PROBLEM REQUIREMENTS: Please copy the data shown below, word for word.

DATA UNDER STUDY:
- Opening Delimiter -
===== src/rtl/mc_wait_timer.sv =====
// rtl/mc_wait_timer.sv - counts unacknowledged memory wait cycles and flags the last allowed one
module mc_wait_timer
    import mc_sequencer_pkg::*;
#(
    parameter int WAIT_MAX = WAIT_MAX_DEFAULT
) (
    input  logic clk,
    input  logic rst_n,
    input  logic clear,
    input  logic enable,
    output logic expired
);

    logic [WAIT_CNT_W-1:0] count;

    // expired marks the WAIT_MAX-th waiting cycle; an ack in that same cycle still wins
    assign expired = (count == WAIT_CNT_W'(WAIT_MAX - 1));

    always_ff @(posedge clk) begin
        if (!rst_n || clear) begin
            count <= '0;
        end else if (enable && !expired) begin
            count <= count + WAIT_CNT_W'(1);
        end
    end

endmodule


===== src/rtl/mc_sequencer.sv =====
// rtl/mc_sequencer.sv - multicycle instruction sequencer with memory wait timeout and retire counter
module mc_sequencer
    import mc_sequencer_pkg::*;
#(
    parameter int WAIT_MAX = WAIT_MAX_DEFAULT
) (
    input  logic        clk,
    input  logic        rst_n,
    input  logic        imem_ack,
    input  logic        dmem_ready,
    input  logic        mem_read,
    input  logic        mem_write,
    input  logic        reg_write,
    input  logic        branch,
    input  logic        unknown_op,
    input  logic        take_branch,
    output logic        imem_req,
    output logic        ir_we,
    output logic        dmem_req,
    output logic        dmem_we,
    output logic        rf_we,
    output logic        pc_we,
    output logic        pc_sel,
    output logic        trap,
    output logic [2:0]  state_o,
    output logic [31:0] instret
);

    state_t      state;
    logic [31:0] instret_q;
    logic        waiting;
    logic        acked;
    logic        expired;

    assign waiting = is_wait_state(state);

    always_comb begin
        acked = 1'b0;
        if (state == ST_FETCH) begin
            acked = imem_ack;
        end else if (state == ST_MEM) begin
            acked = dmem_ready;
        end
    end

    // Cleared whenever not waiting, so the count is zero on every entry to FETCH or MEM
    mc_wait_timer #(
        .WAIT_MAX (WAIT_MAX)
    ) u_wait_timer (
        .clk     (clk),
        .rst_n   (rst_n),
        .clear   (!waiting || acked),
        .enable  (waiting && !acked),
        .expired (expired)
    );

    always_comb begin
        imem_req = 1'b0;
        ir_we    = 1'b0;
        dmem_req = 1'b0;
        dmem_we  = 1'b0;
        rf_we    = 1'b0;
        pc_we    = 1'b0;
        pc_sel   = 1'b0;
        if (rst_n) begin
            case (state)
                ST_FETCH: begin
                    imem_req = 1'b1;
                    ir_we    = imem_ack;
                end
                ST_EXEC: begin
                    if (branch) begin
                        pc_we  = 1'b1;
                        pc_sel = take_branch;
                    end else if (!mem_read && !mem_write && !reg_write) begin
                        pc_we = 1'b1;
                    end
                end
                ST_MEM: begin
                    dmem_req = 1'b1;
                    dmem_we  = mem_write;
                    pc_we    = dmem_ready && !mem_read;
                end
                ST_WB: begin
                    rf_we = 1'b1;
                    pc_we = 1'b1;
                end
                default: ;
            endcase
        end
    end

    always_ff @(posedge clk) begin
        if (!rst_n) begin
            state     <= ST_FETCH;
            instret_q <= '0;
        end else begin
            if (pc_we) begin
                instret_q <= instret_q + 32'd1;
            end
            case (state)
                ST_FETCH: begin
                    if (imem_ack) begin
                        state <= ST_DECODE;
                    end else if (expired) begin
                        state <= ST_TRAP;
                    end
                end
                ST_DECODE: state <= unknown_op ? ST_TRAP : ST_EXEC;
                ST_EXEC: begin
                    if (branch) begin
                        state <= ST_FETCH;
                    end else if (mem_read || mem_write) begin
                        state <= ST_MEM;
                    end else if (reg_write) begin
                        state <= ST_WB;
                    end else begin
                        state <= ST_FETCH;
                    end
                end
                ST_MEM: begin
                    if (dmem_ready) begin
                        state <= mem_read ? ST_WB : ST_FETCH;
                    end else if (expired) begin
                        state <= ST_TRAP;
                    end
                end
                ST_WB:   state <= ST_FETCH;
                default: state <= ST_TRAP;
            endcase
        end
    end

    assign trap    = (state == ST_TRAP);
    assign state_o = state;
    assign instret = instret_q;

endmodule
- Closing Delimiter -
ANSWER FOR THE TASK:
===== src/rtl/mc_wait_timer.sv =====
// rtl/mc_wait_timer.sv - counts unacknowledged memory wait cycles and flags the last allowed one
module mc_wait_timer
    import mc_sequencer_pkg::*;
#(
    parameter int WAIT_MAX = WAIT_MAX_DEFAULT
) (
    input  logic clk,
    input  logic rst_n,
    input  logic clear,
    input  logic enable,
    output logic expired
);

    logic [WAIT_CNT_W-1:0] count;

    // expired marks the WAIT_MAX-th waiting cycle; an ack in that same cycle still wins
    assign expired = (count == WAIT_CNT_W'(WAIT_MAX - 1));

    always_ff @(posedge clk) begin
        if (!rst_n || clear) begin
            count <= '0;
        end else if (enable && !expired) begin
            count <= count + WAIT_CNT_W'(1);
        end
    end

endmodule


===== src/rtl/mc_sequencer.sv =====
// rtl/mc_sequencer.sv - multicycle instruction sequencer with memory wait timeout and retire counter
module mc_sequencer
    import mc_sequencer_pkg::*;
#(
    parameter int WAIT_MAX = WAIT_MAX_DEFAULT
) (
    input  logic        clk,
    input  logic        rst_n,
    input  logic        imem_ack,
    input  logic        dmem_ready,
    input  logic        mem_read,
    input  logic        mem_write,
    input  logic        reg_write,
    input  logic        branch,
    input  logic        unknown_op,
    input  logic        take_branch,
    output logic        imem_req,
    output logic        ir_we,
    output logic        dmem_req,
    output logic        dmem_we,
    output logic        rf_we,
    output logic        pc_we,
    output logic        pc_sel,
    output logic        trap,
    output logic [2:0]  state_o,
    output logic [31:0] instret
);

    state_t      state;
    logic [31:0] instret_q;
    logic        waiting;
    logic        acked;
    logic        expired;

    assign waiting = is_wait_state(state);

    always_comb begin
        acked = 1'b0;
        if (state == ST_FETCH) begin
            acked = imem_ack;
        end else if (state == ST_MEM) begin
            acked = dmem_ready;
        end
    end

    // Cleared whenever not waiting, so the count is zero on every entry to FETCH or MEM
    mc_wait_timer #(
        .WAIT_MAX (WAIT_MAX)
    ) u_wait_timer (
        .clk     (clk),
        .rst_n   (rst_n),
        .clear   (!waiting || acked),
        .enable  (waiting && !acked),
        .expired (expired)
    );

    always_comb begin
        imem_req = 1'b0;
        ir_we    = 1'b0;
        dmem_req = 1'b0;
        dmem_we  = 1'b0;
        rf_we    = 1'b0;
        pc_we    = 1'b0;
        pc_sel   = 1'b0;
        if (rst_n) begin
            case (state)
                ST_FETCH: begin
                    imem_req = 1'b1;
                    ir_we    = imem_ack;
                end
                ST_EXEC: begin
                    if (branch) begin
                        pc_we  = 1'b1;
                        pc_sel = take_branch;
                    end else if (!mem_read && !mem_write && !reg_write) begin
                        pc_we = 1'b1;
                    end
                end
                ST_MEM: begin
                    dmem_req = 1'b1;
                    dmem_we  = mem_write;
                    pc_we    = dmem_ready && !mem_read;
                end
                ST_WB: begin
                    rf_we = 1'b1;
                    pc_we = 1'b1;
                end
                default: ;
            endcase
        end
    end

    always_ff @(posedge clk) begin
        if (!rst_n) begin
            state     <= ST_FETCH;
            instret_q <= '0;
        end else begin
            if (pc_we) begin
                instret_q <= instret_q + 32'd1;
            end
            case (state)
                ST_FETCH: begin
                    if (imem_ack) begin
                        state <= ST_DECODE;
                    end else if (expired) begin
                        state <= ST_TRAP;
                    end
                end
                ST_DECODE: state <= unknown_op ? ST_TRAP : ST_EXEC;
                ST_EXEC: begin
                    if (branch) begin
                        state <= ST_FETCH;
                    end else if (mem_read || mem_write) begin
                        state <= ST_MEM;
                    end else if (reg_write) begin
                        state <= ST_WB;
                    end else begin
                        state <= ST_FETCH;
                    end
                end
                ST_MEM: begin
                    if (dmem_ready) begin
                        state <= mem_read ? ST_WB : ST_FETCH;
                    end else if (expired) begin
                        state <= ST_TRAP;
                    end
                end
                ST_WB:   state <= ST_FETCH;
                default: state <= ST_TRAP;
            endcase
        end
    end

    assign trap    = (state == ST_TRAP);
    assign state_o = state;
    assign instret = instret_q;

endmodule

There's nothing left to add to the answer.